*** DATA UNDER STUDY ***
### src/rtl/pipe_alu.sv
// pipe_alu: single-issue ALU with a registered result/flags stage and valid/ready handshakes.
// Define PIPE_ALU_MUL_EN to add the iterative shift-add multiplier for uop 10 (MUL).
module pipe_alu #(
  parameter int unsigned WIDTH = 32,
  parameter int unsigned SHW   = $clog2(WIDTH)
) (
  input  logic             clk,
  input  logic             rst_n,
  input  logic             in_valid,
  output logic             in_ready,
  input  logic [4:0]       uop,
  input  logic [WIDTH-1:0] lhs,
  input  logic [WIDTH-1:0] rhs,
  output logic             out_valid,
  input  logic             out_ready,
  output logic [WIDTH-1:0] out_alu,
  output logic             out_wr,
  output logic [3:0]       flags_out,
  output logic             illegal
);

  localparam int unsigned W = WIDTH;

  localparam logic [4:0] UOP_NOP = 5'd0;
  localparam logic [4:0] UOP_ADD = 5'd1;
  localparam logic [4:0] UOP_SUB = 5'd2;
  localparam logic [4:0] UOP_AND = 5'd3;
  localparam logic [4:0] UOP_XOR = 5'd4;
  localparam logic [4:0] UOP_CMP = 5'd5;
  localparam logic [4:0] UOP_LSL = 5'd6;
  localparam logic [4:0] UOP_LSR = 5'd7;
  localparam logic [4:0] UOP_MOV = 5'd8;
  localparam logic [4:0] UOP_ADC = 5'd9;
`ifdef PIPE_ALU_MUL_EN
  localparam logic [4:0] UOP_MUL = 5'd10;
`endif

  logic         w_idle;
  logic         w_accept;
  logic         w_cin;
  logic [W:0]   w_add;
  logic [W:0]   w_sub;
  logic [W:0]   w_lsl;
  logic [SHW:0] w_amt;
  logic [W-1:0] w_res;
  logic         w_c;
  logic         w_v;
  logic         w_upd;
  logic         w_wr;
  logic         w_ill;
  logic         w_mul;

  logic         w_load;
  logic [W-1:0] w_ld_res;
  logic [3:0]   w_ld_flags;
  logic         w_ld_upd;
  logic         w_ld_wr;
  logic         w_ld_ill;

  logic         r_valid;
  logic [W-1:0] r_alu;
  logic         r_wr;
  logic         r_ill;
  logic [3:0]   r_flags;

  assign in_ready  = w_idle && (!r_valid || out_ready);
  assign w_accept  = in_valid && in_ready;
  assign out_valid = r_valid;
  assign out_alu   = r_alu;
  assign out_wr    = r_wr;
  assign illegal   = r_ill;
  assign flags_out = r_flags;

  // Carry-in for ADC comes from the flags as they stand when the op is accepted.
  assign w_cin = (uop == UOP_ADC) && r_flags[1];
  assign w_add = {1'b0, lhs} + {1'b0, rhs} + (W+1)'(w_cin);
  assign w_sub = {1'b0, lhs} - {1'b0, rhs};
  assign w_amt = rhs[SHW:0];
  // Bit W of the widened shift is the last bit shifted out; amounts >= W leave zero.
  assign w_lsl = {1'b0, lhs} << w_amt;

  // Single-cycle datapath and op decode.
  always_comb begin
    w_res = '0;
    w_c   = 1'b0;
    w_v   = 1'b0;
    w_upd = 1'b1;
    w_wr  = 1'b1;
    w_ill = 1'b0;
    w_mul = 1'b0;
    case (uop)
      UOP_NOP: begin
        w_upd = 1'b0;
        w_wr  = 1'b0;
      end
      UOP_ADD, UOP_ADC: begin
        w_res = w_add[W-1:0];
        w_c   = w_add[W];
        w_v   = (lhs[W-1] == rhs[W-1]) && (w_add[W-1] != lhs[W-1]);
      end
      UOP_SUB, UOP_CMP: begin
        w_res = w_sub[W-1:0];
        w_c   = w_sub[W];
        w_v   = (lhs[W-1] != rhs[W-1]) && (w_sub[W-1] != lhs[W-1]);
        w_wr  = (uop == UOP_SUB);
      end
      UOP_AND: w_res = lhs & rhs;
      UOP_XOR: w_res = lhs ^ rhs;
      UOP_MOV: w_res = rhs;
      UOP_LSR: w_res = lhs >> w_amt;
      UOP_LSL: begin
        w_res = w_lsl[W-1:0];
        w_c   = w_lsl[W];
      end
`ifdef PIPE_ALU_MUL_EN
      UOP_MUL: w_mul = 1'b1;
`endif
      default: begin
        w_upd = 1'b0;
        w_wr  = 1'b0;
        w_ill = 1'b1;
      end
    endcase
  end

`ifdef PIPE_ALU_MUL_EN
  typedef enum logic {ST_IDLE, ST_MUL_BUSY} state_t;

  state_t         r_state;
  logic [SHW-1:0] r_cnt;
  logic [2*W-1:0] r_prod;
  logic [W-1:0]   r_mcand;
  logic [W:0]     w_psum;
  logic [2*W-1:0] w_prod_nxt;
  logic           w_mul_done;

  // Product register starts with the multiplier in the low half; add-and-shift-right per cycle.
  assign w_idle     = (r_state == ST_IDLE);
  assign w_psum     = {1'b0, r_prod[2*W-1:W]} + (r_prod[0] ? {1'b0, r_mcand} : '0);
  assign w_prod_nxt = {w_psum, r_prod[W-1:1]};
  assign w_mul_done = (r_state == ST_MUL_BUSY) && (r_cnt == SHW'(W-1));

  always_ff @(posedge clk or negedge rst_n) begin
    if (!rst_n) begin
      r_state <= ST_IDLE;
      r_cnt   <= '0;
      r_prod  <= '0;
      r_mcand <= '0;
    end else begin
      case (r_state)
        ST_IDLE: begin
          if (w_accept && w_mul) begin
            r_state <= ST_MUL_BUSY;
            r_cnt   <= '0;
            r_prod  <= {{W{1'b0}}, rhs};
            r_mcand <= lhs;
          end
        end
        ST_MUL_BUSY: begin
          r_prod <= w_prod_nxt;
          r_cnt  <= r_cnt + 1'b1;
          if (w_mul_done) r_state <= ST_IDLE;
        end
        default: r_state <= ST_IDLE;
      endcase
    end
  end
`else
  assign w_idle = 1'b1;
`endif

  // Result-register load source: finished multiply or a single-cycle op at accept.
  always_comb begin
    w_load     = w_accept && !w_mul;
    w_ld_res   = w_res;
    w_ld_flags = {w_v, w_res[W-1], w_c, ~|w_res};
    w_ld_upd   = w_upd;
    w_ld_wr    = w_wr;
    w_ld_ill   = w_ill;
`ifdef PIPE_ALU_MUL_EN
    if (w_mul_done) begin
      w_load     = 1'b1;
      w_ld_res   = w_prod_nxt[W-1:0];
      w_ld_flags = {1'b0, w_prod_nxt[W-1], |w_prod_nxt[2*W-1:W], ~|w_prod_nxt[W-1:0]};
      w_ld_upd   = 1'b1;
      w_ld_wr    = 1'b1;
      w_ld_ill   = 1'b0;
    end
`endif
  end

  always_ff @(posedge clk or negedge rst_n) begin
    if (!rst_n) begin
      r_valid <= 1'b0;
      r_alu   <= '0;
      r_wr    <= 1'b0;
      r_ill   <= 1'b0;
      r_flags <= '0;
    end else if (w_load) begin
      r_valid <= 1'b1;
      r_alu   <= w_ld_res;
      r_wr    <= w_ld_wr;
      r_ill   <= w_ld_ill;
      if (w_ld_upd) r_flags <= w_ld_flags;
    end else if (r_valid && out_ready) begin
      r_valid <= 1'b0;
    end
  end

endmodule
*** End of DATA UNDER STUDY ***
◆ EXERCISE
A complete, exact repeat of the records is the required answer.

◆ EXERCISE SOLUTION
### src/rtl/pipe_alu.sv
// pipe_alu: single-issue ALU with a registered result/flags stage and valid/ready handshakes.
// Define PIPE_ALU_MUL_EN to add the iterative shift-add multiplier for uop 10 (MUL).
module pipe_alu #(
  parameter int unsigned WIDTH = 32,
  parameter int unsigned SHW   = $clog2(WIDTH)
) (
  input  logic             clk,
  input  logic             rst_n,
  input  logic             in_valid,
  output logic             in_ready,
  input  logic [4:0]       uop,
  input  logic [WIDTH-1:0] lhs,
  input  logic [WIDTH-1:0] rhs,
  output logic             out_valid,
  input  logic             out_ready,
  output logic [WIDTH-1:0] out_alu,
  output logic             out_wr,
  output logic [3:0]       flags_out,
  output logic             illegal
);

  localparam int unsigned W = WIDTH;

  localparam logic [4:0] UOP_NOP = 5'd0;
  localparam logic [4:0] UOP_ADD = 5'd1;
  localparam logic [4:0] UOP_SUB = 5'd2;
  localparam logic [4:0] UOP_AND = 5'd3;
  localparam logic [4:0] UOP_XOR = 5'd4;
  localparam logic [4:0] UOP_CMP = 5'd5;
  localparam logic [4:0] UOP_LSL = 5'd6;
  localparam logic [4:0] UOP_LSR = 5'd7;
  localparam logic [4:0] UOP_MOV = 5'd8;
  localparam logic [4:0] UOP_ADC = 5'd9;
`ifdef PIPE_ALU_MUL_EN
  localparam logic [4:0] UOP_MUL = 5'd10;
`endif

  logic         w_idle;
  logic         w_accept;
  logic         w_cin;
  logic [W:0]   w_add;
  logic [W:0]   w_sub;
  logic [W:0]   w_lsl;
  logic [SHW:0] w_amt;
  logic [W-1:0] w_res;
  logic         w_c;
  logic         w_v;
  logic         w_upd;
  logic         w_wr;
  logic         w_ill;
  logic         w_mul;

  logic         w_load;
  logic [W-1:0] w_ld_res;
  logic [3:0]   w_ld_flags;
  logic         w_ld_upd;
  logic         w_ld_wr;
  logic         w_ld_ill;

  logic         r_valid;
  logic [W-1:0] r_alu;
  logic         r_wr;
  logic         r_ill;
  logic [3:0]   r_flags;

  assign in_ready  = w_idle && (!r_valid || out_ready);
  assign w_accept  = in_valid && in_ready;
  assign out_valid = r_valid;
  assign out_alu   = r_alu;
  assign out_wr    = r_wr;
  assign illegal   = r_ill;
  assign flags_out = r_flags;

  // Carry-in for ADC comes from the flags as they stand when the op is accepted.
  assign w_cin = (uop == UOP_ADC) && r_flags[1];
  assign w_add = {1'b0, lhs} + {1'b0, rhs} + (W+1)'(w_cin);
  assign w_sub = {1'b0, lhs} - {1'b0, rhs};
  assign w_amt = rhs[SHW:0];
  // Bit W of the widened shift is the last bit shifted out; amounts >= W leave zero.
  assign w_lsl = {1'b0, lhs} << w_amt;

  // Single-cycle datapath and op decode.
  always_comb begin
    w_res = '0;
    w_c   = 1'b0;
    w_v   = 1'b0;
    w_upd = 1'b1;
    w_wr  = 1'b1;
    w_ill = 1'b0;
    w_mul = 1'b0;
    case (uop)
      UOP_NOP: begin
        w_upd = 1'b0;
        w_wr  = 1'b0;
      end
      UOP_ADD, UOP_ADC: begin
        w_res = w_add[W-1:0];
        w_c   = w_add[W];
        w_v   = (lhs[W-1] == rhs[W-1]) && (w_add[W-1] != lhs[W-1]);
      end
      UOP_SUB, UOP_CMP: begin
        w_res = w_sub[W-1:0];
        w_c   = w_sub[W];
        w_v   = (lhs[W-1] != rhs[W-1]) && (w_sub[W-1] != lhs[W-1]);
        w_wr  = (uop == UOP_SUB);
      end
      UOP_AND: w_res = lhs & rhs;
      UOP_XOR: w_res = lhs ^ rhs;
      UOP_MOV: w_res = rhs;
      UOP_LSR: w_res = lhs >> w_amt;
      UOP_LSL: begin
        w_res = w_lsl[W-1:0];
        w_c   = w_lsl[W];
      end
`ifdef PIPE_ALU_MUL_EN
      UOP_MUL: w_mul = 1'b1;
`endif
      default: begin
        w_upd = 1'b0;
        w_wr  = 1'b0;
        w_ill = 1'b1;
      end
    endcase
  end

`ifdef PIPE_ALU_MUL_EN
  typedef enum logic {ST_IDLE, ST_MUL_BUSY} state_t;

  state_t         r_state;
  logic [SHW-1:0] r_cnt;
  logic [2*W-1:0] r_prod;
  logic [W-1:0]   r_mcand;
  logic [W:0]     w_psum;
  logic [2*W-1:0] w_prod_nxt;
  logic           w_mul_done;

  // Product register starts with the multiplier in the low half; add-and-shift-right per cycle.
  assign w_idle     = (r_state == ST_IDLE);
  assign w_psum     = {1'b0, r_prod[2*W-1:W]} + (r_prod[0] ? {1'b0, r_mcand} : '0);
  assign w_prod_nxt = {w_psum, r_prod[W-1:1]};
  assign w_mul_done = (r_state == ST_MUL_BUSY) && (r_cnt == SHW'(W-1));

  always_ff @(posedge clk or negedge rst_n) begin
    if (!rst_n) begin
      r_state <= ST_IDLE;
      r_cnt   <= '0;
      r_prod  <= '0;
      r_mcand <= '0;
    end else begin
      case (r_state)
        ST_IDLE: begin
          if (w_accept && w_mul) begin
            r_state <= ST_MUL_BUSY;
            r_cnt   <= '0;
            r_prod  <= {{W{1'b0}}, rhs};
            r_mcand <= lhs;
          end
        end
        ST_MUL_BUSY: begin
          r_prod <= w_prod_nxt;
          r_cnt  <= r_cnt + 1'b1;
          if (w_mul_done) r_state <= ST_IDLE;
        end
        default: r_state <= ST_IDLE;
      endcase
    end
  end
`else
  assign w_idle = 1'b1;
`endif

  // Result-register load source: finished multiply or a single-cycle op at accept.
  always_comb begin
    w_load     = w_accept && !w_mul;
    w_ld_res   = w_res;
    w_ld_flags = {w_v, w_res[W-1], w_c, ~|w_res};
    w_ld_upd   = w_upd;
    w_ld_wr    = w_wr;
    w_ld_ill   = w_ill;
`ifdef PIPE_ALU_MUL_EN
    if (w_mul_done) begin
      w_load     = 1'b1;
      w_ld_res   = w_prod_nxt[W-1:0];
      w_ld_flags = {1'b0, w_prod_nxt[W-1], |w_prod_nxt[2*W-1:W], ~|w_prod_nxt[W-1:0]};
      w_ld_upd   = 1'b1;
      w_ld_wr    = 1'b1;
      w_ld_ill   = 1'b0;
    end
`endif
  end

  always_ff @(posedge clk or negedge rst_n) begin
    if (!rst_n) begin
      r_valid <= 1'b0;
      r_alu   <= '0;
      r_wr    <= 1'b0;
      r_ill   <= 1'b0;
      r_flags <= '0;
    end else if (w_load) begin
      r_valid <= 1'b1;
      r_alu   <= w_ld_res;
      r_wr    <= w_ld_wr;
      r_ill   <= w_ld_ill;
      if (w_ld_upd) r_flags <= w_ld_flags;
    end else if (r_valid && out_ready) begin
      r_valid <= 1'b0;
    end
  end

endmodule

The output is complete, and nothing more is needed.